- _DATA FOR PROCESSING_:
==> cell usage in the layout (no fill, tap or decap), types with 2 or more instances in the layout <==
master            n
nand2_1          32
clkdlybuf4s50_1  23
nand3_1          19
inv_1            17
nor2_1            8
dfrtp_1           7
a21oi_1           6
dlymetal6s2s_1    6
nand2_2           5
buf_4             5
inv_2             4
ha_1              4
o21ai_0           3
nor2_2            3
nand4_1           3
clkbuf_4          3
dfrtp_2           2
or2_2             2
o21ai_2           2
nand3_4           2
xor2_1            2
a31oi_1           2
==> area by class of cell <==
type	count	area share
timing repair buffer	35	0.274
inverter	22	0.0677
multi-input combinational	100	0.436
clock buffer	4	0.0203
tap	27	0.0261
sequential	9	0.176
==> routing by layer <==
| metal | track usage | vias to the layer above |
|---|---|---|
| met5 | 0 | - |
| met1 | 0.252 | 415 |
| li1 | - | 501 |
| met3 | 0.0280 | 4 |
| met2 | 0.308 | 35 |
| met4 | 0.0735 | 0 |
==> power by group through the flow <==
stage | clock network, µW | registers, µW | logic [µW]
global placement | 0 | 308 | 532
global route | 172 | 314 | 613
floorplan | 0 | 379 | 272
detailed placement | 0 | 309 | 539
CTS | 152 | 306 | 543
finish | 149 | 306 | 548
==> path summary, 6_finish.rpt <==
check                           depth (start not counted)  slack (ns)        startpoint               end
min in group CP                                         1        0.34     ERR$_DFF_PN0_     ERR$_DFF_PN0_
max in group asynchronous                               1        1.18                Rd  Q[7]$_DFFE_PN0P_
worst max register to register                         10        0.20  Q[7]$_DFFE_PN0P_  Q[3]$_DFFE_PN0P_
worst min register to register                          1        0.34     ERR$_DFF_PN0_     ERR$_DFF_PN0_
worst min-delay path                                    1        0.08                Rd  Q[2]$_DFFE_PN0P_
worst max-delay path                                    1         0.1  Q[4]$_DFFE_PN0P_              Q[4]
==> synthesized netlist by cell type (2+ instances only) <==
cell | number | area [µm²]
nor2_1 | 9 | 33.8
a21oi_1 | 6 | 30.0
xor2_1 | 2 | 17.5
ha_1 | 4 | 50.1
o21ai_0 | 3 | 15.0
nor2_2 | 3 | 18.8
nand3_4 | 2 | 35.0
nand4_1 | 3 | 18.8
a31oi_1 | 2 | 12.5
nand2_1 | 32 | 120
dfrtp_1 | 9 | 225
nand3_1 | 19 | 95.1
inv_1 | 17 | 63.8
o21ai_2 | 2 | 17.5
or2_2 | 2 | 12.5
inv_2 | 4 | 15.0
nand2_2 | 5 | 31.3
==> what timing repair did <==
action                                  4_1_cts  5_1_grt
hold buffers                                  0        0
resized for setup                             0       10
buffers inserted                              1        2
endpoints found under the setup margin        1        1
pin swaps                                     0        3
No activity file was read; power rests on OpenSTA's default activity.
## src/rtl/imem_load_ctrl_if.sv

```systemverilog
// imem_load_ctrl_if: host word handshake plus instruction RAM write port
interface imem_load_ctrl_if #(
    parameter int ADDR_W = 5,
    parameter int DATA_W = 32
);
    logic              host_valid;
    logic [DATA_W-1:0] host_data;
    logic              host_ready;
    logic              ram_we;
    logic [ADDR_W-1:0] ram_addr;
    logic [DATA_W-1:0] ram_wdata;
    modport master (
        input  host_valid, host_data,
        output host_ready, ram_we, ram_addr, ram_wdata
    );
    modport slave (
        output host_valid, host_data,
        input  host_ready, ram_we, ram_addr, ram_wdata
    );
endinterface

```

## src/rtl/imem_load_ctrl.sv

```systemverilog
// imem_load_ctrl: loads program words into instruction RAM, then sequences core run/halt/step
module imem_load_ctrl #(
    parameter int ADDR_W = 5,
    parameter int DATA_W = 32,
    parameter int DEPTH  = 32
) (
    input  logic              clk,
    input  logic              rst,
    imem_load_ctrl_if.master  bus,
    input  logic              load_start,
    input  logic [ADDR_W:0]   load_len,
    input  logic              run_start,
    input  logic              halt_req,
    input  logic              step_req,
    output logic              core_hold,
    output logic              core_en,
    output logic              load_done,
    output logic [2:0]        state,
    output logic [31:0]       cyc_cnt
);
    typedef enum logic [2:0] {IDLE = 3'd0, LOAD = 3'd1, RUN = 3'd2, HALT = 3'd3, STEP = 3'd4} state_t;
    localparam logic [ADDR_W:0] FULL = (ADDR_W + 1)'(DEPTH);
    state_t            cur, nxt;
    logic [ADDR_W:0]   cnt, len, eff_len;
    logic              xfer, last_wr, enter_load;
    logic              ram_we_q;
    logic [ADDR_W-1:0] ram_addr_q;
    logic [DATA_W-1:0] ram_wdata_q;
    assign eff_len        = (load_len == '0 || load_len > FULL) ? FULL : load_len;
    assign bus.host_ready = cur == LOAD && cnt < len;
    assign bus.ram_we     = ram_we_q;
    assign bus.ram_addr   = ram_addr_q;
    assign bus.ram_wdata  = ram_wdata_q;
    assign state          = cur;
    assign xfer           = bus.host_valid && bus.host_ready;
    // the final write pulse is on the bus while cnt has already reached len
    assign last_wr        = ram_we_q && cnt == len;
    always_ff @(posedge clk or negedge rst) begin
        if (!rst) cur <= IDLE;
        else      cur <= nxt;
    end
    always_comb begin
        nxt        = cur;
        enter_load = 1'b0;
        case (cur)
            IDLE:    nxt = load_start ? LOAD : (run_start && load_done) ? RUN : IDLE;
            LOAD:    nxt = (halt_req || last_wr) ? IDLE : LOAD;
            RUN:     nxt = halt_req ? HALT : RUN;
            HALT:    nxt = halt_req ? HALT : load_start ? LOAD : run_start ? RUN : step_req ? STEP : HALT;
            STEP:    nxt = HALT;
            default: nxt = IDLE;
        endcase
        enter_load = nxt == LOAD && cur != LOAD;
    end
    always_ff @(posedge clk or negedge rst) begin
        if (!rst) begin
            ram_we_q    <= 1'b0;
            ram_addr_q  <= '0;
            ram_wdata_q <= '0;
            cnt         <= '0;
            len         <= '0;
            load_done   <= 1'b0;
            core_hold   <= 1'b1;
            core_en     <= 1'b0;
            cyc_cnt     <= '0;
        end else begin
            ram_we_q <= xfer;
            if (xfer) begin
                ram_addr_q  <= cnt[ADDR_W-1:0];
                ram_wdata_q <= bus.host_data;
            end
            cnt       <= enter_load ? '0 : cnt + (ADDR_W + 1)'(xfer);
            len       <= enter_load ? eff_len : len;
            load_done <= enter_load ? 1'b0 : (cur == LOAD && !halt_req && last_wr) ? 1'b1 : load_done;
            core_hold <= nxt == IDLE || nxt == LOAD;
            core_en   <= nxt == RUN || nxt == STEP;
            cyc_cnt   <= enter_load ? '0 : cyc_cnt + 32'(core_en);
        end
    end
endmodule
```

## src/flat_wrapper.sv

```systemverilog
// flat-port wrapper written by rule: the top's interface ports become plain ports
module imem_load_ctrl_flat 
#(
    parameter int ADDR_W = 5,
    parameter int DATA_W = 32,
    parameter int DEPTH  = 32
)
  (clk, rst, load_start, load_len, run_start, halt_req, step_req, core_hold, core_en, load_done, state, cyc_cnt, bus_host_valid, bus_host_data, bus_host_ready, bus_ram_we, bus_ram_addr, bus_ram_wdata);
  imem_load_ctrl_if #(.ADDR_W(ADDR_W), .DATA_W(DATA_W)) bus_i ();
  input  logic clk;
  input  logic rst;
  input  logic load_start;
  input  logic [ADDR_W:0] load_len;
  input  logic run_start;
  input  logic halt_req;
  input  logic step_req;
  output logic core_hold;
  output logic core_en;
  output logic load_done;
  output logic [2:0] state;
  output logic [31:0] cyc_cnt;
  input wire logic [$bits(bus_i.host_valid)-1:0] bus_host_valid;
  input wire logic [$bits(bus_i.host_data)-1:0] bus_host_data;
  output wire logic [$bits(bus_i.host_ready)-1:0] bus_host_ready;
  output wire logic [$bits(bus_i.ram_we)-1:0] bus_ram_we;
  output wire logic [$bits(bus_i.ram_addr)-1:0] bus_ram_addr;
  output wire logic [$bits(bus_i.ram_wdata)-1:0] bus_ram_wdata;
  assign bus_i.host_valid = bus_host_valid;
  assign bus_i.host_data = bus_host_data;
  assign bus_host_ready = bus_i.host_ready;
  assign bus_ram_we = bus_i.ram_we;
  assign bus_ram_addr = bus_i.ram_addr;
  assign bus_ram_wdata = bus_i.ram_wdata;
  imem_load_ctrl #(.ADDR_W(ADDR_W), .DATA_W(DATA_W), .DEPTH(DEPTH)) u_core (.clk(clk), .rst(rst), .bus(bus_i), .load_start(load_start), .load_len(load_len), .run_start(run_start), .halt_req(halt_req), .step_req(step_req), .core_hold(core_hold), .core_en(core_en), .load_done(load_done), .state(state), .cyc_cnt(cyc_cnt));
endmodule
```
===== config.mk =====
export PLATFORM = sky130hd
export DESIGN_NAME = io_dev_arbiter
export DESIGN_NICKNAME = d
export VERILOG_FILES = /design/src/rtl/io_dev_arbiter.sv
export SDC_FILE = /design/constraint.sdc
export NUM_CORES = 1
export LEC_CHECK = 0
export ABC_CLOCK_PERIOD_IN_PS = 3050
export BUFFER_PORTS_ARGS = -buffer_cell sky130_fd_sc_hd__clkbuf_2
export CAP_MARGIN = 30
export CORE_MARGIN = 2
export CORE_UTILIZATION = 54
export DETAILED_ROUTE_END_ITERATION = 7
export PLACE_DENSITY = 0.79
export RECOVER_POWER = 25
export SYNTH_ARGS = -nofsm -noshare
export SYNTH_HDL_FRONTEND = slang
export SYNTH_SLANG_ARGS = --single-unit

===== constraint.sdc =====
create_clock -name clk -period 3.05 [get_ports clk]
set_input_delay 0.4575 -clock clk [delete_from_list [all_inputs] [get_ports clk]]
set_output_delay 0.4575 -clock clk [all_outputs]
set_load 0.05 [all_outputs]

===== src/rtl/io_dev_arbiter.sv =====
// Shares the I/O unit's 5-bit input and output channels between the tape reader and keyboard
// on the input side, and the printer and punch on the output side. All channels use four-phase rdy/ack.
module io_dev_arbiter #(
    parameter int FIFO_DEPTH = 4
) (
    input  logic                          clk,
    input  logic                          reset,
    input  logic                          tape_rdy_from_dev,
    output logic                          tape_ack_to_dev,
    input  logic [4:0]                    tape_data_from_dev,
    input  logic                          kbd_rdy_from_dev,
    output logic                          kbd_ack_to_dev,
    input  logic [4:0]                    kbd_data_from_dev,
    input  logic                          tape_en_from_pnl,
    input  logic                          kbd_en_from_pnl,
    output logic                          input_rdy_to_io,
    input  logic                          input_ack_from_io,
    output logic [4:0]                    input_data_to_io,
    input  logic                          output_rdy_from_io,
    output logic                          output_ack_to_io,
    input  logic [4:0]                    output_data_from_io,
    output logic                          prn_rdy_to_dev,
    input  logic                          prn_ack_from_dev,
    output logic [4:0]                    prn_data_to_dev,
    output logic                          pun_rdy_to_dev,
    input  logic                          pun_ack_from_dev,
    output logic [4:0]                    pun_data_to_dev,
    input  logic                          prn_en_from_pnl,
    input  logic                          pun_en_from_pnl,
    output logic [$clog2(FIFO_DEPTH):0]   fifo_count,
    output logic                          busy_to_pnl
);

    localparam int AW = $clog2(FIFO_DEPTH);
    localparam int CW = AW + 1;

    typedef enum logic [1:0] {I_IDLE, I_DACK, I_RDY, I_WAIT} in_state_t;
    typedef enum logic       {A_IDLE, A_ACK}                 acc_state_t;
    typedef enum logic       {D_IDLE, D_SEND}                drn_state_t;

    // ------------------------------------------------------------------
    // Input side: round-robin between tape and keyboard
    // ------------------------------------------------------------------
    in_state_t  i_state;
    logic       gnt_kbd;
    logic       last_kbd;
    logic [4:0] char_q;
    logic       tape_req;
    logic       kbd_req;
    logic       pick_kbd;

    assign tape_req = tape_en_from_pnl & tape_rdy_from_dev;
    assign kbd_req  = kbd_en_from_pnl & kbd_rdy_from_dev;
    // On a tie the keyboard wins unless it was the one served last.
    assign pick_kbd = kbd_req & (~tape_req | ~last_kbd);

    assign input_data_to_io = char_q;

    // NOTE: sequential state uses non-blocking assignments so every register
    // samples the values from before the edge, independent of statement order.
    always_ff @(posedge clk) begin
        if (reset) begin
            i_state         <= I_IDLE;
            gnt_kbd         <= 1'b0;
            last_kbd        <= 1'b0;
            char_q          <= '0;
            tape_ack_to_dev <= 1'b0;
            kbd_ack_to_dev  <= 1'b0;
            input_rdy_to_io <= 1'b0;
        end else begin
            case (i_state)
                I_IDLE: begin
                    if (tape_req | kbd_req) begin
                        gnt_kbd         <= pick_kbd;
                        char_q          <= pick_kbd ? kbd_data_from_dev : tape_data_from_dev;
                        tape_ack_to_dev <= ~pick_kbd;
                        kbd_ack_to_dev  <= pick_kbd;
                        i_state         <= I_DACK;
                    end
                end
                I_DACK: begin
                    if (!(gnt_kbd ? kbd_rdy_from_dev : tape_rdy_from_dev)) begin
                        tape_ack_to_dev <= 1'b0;
                        kbd_ack_to_dev  <= 1'b0;
                        input_rdy_to_io <= 1'b1;
                        i_state         <= I_RDY;
                    end
                end
                I_RDY: begin
                    if (input_ack_from_io) begin
                        input_rdy_to_io <= 1'b0;
                        i_state         <= I_WAIT;
                    end
                end
                I_WAIT: begin
                    if (!input_ack_from_io) begin
                        last_kbd <= gnt_kbd;
                        i_state  <= I_IDLE;
                    end
                end
                default: i_state <= I_IDLE;
            endcase
        end
    end

    // ------------------------------------------------------------------
    // Output side: accept into FIFO, drain to printer and/or punch
    // ------------------------------------------------------------------
    acc_state_t a_state;
    drn_state_t d_state;
    logic [4:0]    mem [FIFO_DEPTH];
    logic [AW-1:0] wr_ptr;
    logic [AW-1:0] rd_ptr;
    logic          fifo_full;
    logic          fifo_empty;
    logic          push;
    logic          pop;
    logic          sel_prn, sel_pun;
    logic          got_prn, got_pun;
    logic          done_prn, done_pun;
    logic          all_done;
    logic [4:0]    head;

    assign fifo_full  = (fifo_count == CW'(FIFO_DEPTH));
    assign fifo_empty = (fifo_count == '0);
    assign head       = mem[rd_ptr];
    assign all_done   = (~sel_prn | done_prn) & (~sel_pun | done_pun);
    assign push       = (a_state == A_IDLE) & output_rdy_from_io & ~fifo_full;
    // A character with no enabled sink is discarded straight from D_IDLE.
    assign pop        = ((d_state == D_IDLE) & ~fifo_empty & ~prn_en_from_pnl & ~pun_en_from_pnl)
                      | ((d_state == D_SEND) & all_done);

    assign busy_to_pnl = (i_state != I_IDLE) | ~fifo_empty;

    always_ff @(posedge clk) begin
        if (reset) begin
            a_state          <= A_IDLE;
            output_ack_to_io <= 1'b0;
        end else begin
            case (a_state)
                A_IDLE: begin
                    if (push) begin
                        output_ack_to_io <= 1'b1;
                        a_state          <= A_ACK;
                    end
                end
                A_ACK: begin
                    if (!output_rdy_from_io) begin
                        output_ack_to_io <= 1'b0;
                        a_state          <= A_IDLE;
                    end
                end
                default: a_state <= A_IDLE;
            endcase
        end
    end

    // NOTE: the storage array has no reset; validity is tracked by the
    // pointers and count alone, which keeps the array plain RAM.
    always_ff @(posedge clk) begin
        if (push) mem[wr_ptr] <= output_data_from_io;
    end

    always_ff @(posedge clk) begin
        if (reset) begin
            wr_ptr     <= '0;
            rd_ptr     <= '0;
            fifo_count <= '0;
        end else begin
            if (push) wr_ptr <= wr_ptr + 1'b1;
            if (pop)  rd_ptr <= rd_ptr + 1'b1;
            case ({push, pop})
                2'b10:   fifo_count <= fifo_count + 1'b1;
                2'b01:   fifo_count <= fifo_count - 1'b1;
                default: fifo_count <= fifo_count;
            endcase
        end
    end

    always_ff @(posedge clk) begin
        if (reset) begin
            d_state         <= D_IDLE;
            sel_prn         <= 1'b0;
            sel_pun         <= 1'b0;
            got_prn         <= 1'b0;
            got_pun         <= 1'b0;
            done_prn        <= 1'b0;
            done_pun        <= 1'b0;
            prn_rdy_to_dev  <= 1'b0;
            pun_rdy_to_dev  <= 1'b0;
            prn_data_to_dev <= '0;
            pun_data_to_dev <= '0;
        end else begin
            case (d_state)
                D_IDLE: begin
                    if (!fifo_empty) begin
                        sel_prn  <= prn_en_from_pnl;
                        sel_pun  <= pun_en_from_pnl;
                        got_prn  <= 1'b0;
                        got_pun  <= 1'b0;
                        done_prn <= 1'b0;
                        done_pun <= 1'b0;
                        if (prn_en_from_pnl | pun_en_from_pnl) d_state <= D_SEND;
                    end
                end
                D_SEND: begin
                    if (all_done) begin
                        sel_prn  <= 1'b0;
                        sel_pun  <= 1'b0;
                        got_prn  <= 1'b0;
                        got_pun  <= 1'b0;
                        done_prn <= 1'b0;
                        done_pun <= 1'b0;
                        d_state  <= D_IDLE;
                    end else begin
                        // Each sink runs its own handshake; done only after its ack falls.
                        if (sel_prn && !done_prn) begin
                            if (!got_prn) begin
                                if (prn_ack_from_dev) begin
                                    prn_rdy_to_dev <= 1'b0;
                                    got_prn        <= 1'b1;
                                end else begin
                                    prn_rdy_to_dev  <= 1'b1;
                                    prn_data_to_dev <= head;
                                end
                            end else if (!prn_ack_from_dev) begin
                                done_prn <= 1'b1;
                            end
                        end
                        if (sel_pun && !done_pun) begin
                            if (!got_pun) begin
                                if (pun_ack_from_dev) begin
                                    pun_rdy_to_dev <= 1'b0;
                                    got_pun        <= 1'b1;
                                end else begin
                                    pun_rdy_to_dev  <= 1'b1;
                                    pun_data_to_dev <= head;
                                end
                            end else if (!pun_ack_from_dev) begin
                                done_pun <= 1'b1;
                            end
                        end
                    end
                end
                default: d_state <= D_IDLE;
            endcase
        end
    end

endmodule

- _WHAT YOU HAVE TO DO_: Look in the material above for the line with "0.252 | 415 |" and the line with "global route | 172 | 314 | 613", and transcribe exactly those lines and all lines between them, nothing more.

- _EXERCISE ANSWER_:
| met1 | 0.252 | 415 |
| li1 | - | 501 |
| met3 | 0.0280 | 4 |
| met2 | 0.308 | 35 |
| met4 | 0.0735 | 0 |
==> power by group through the flow <==
stage | clock network, µW | registers, µW | logic [µW]
global placement | 0 | 308 | 532
global route | 172 | 314 | 613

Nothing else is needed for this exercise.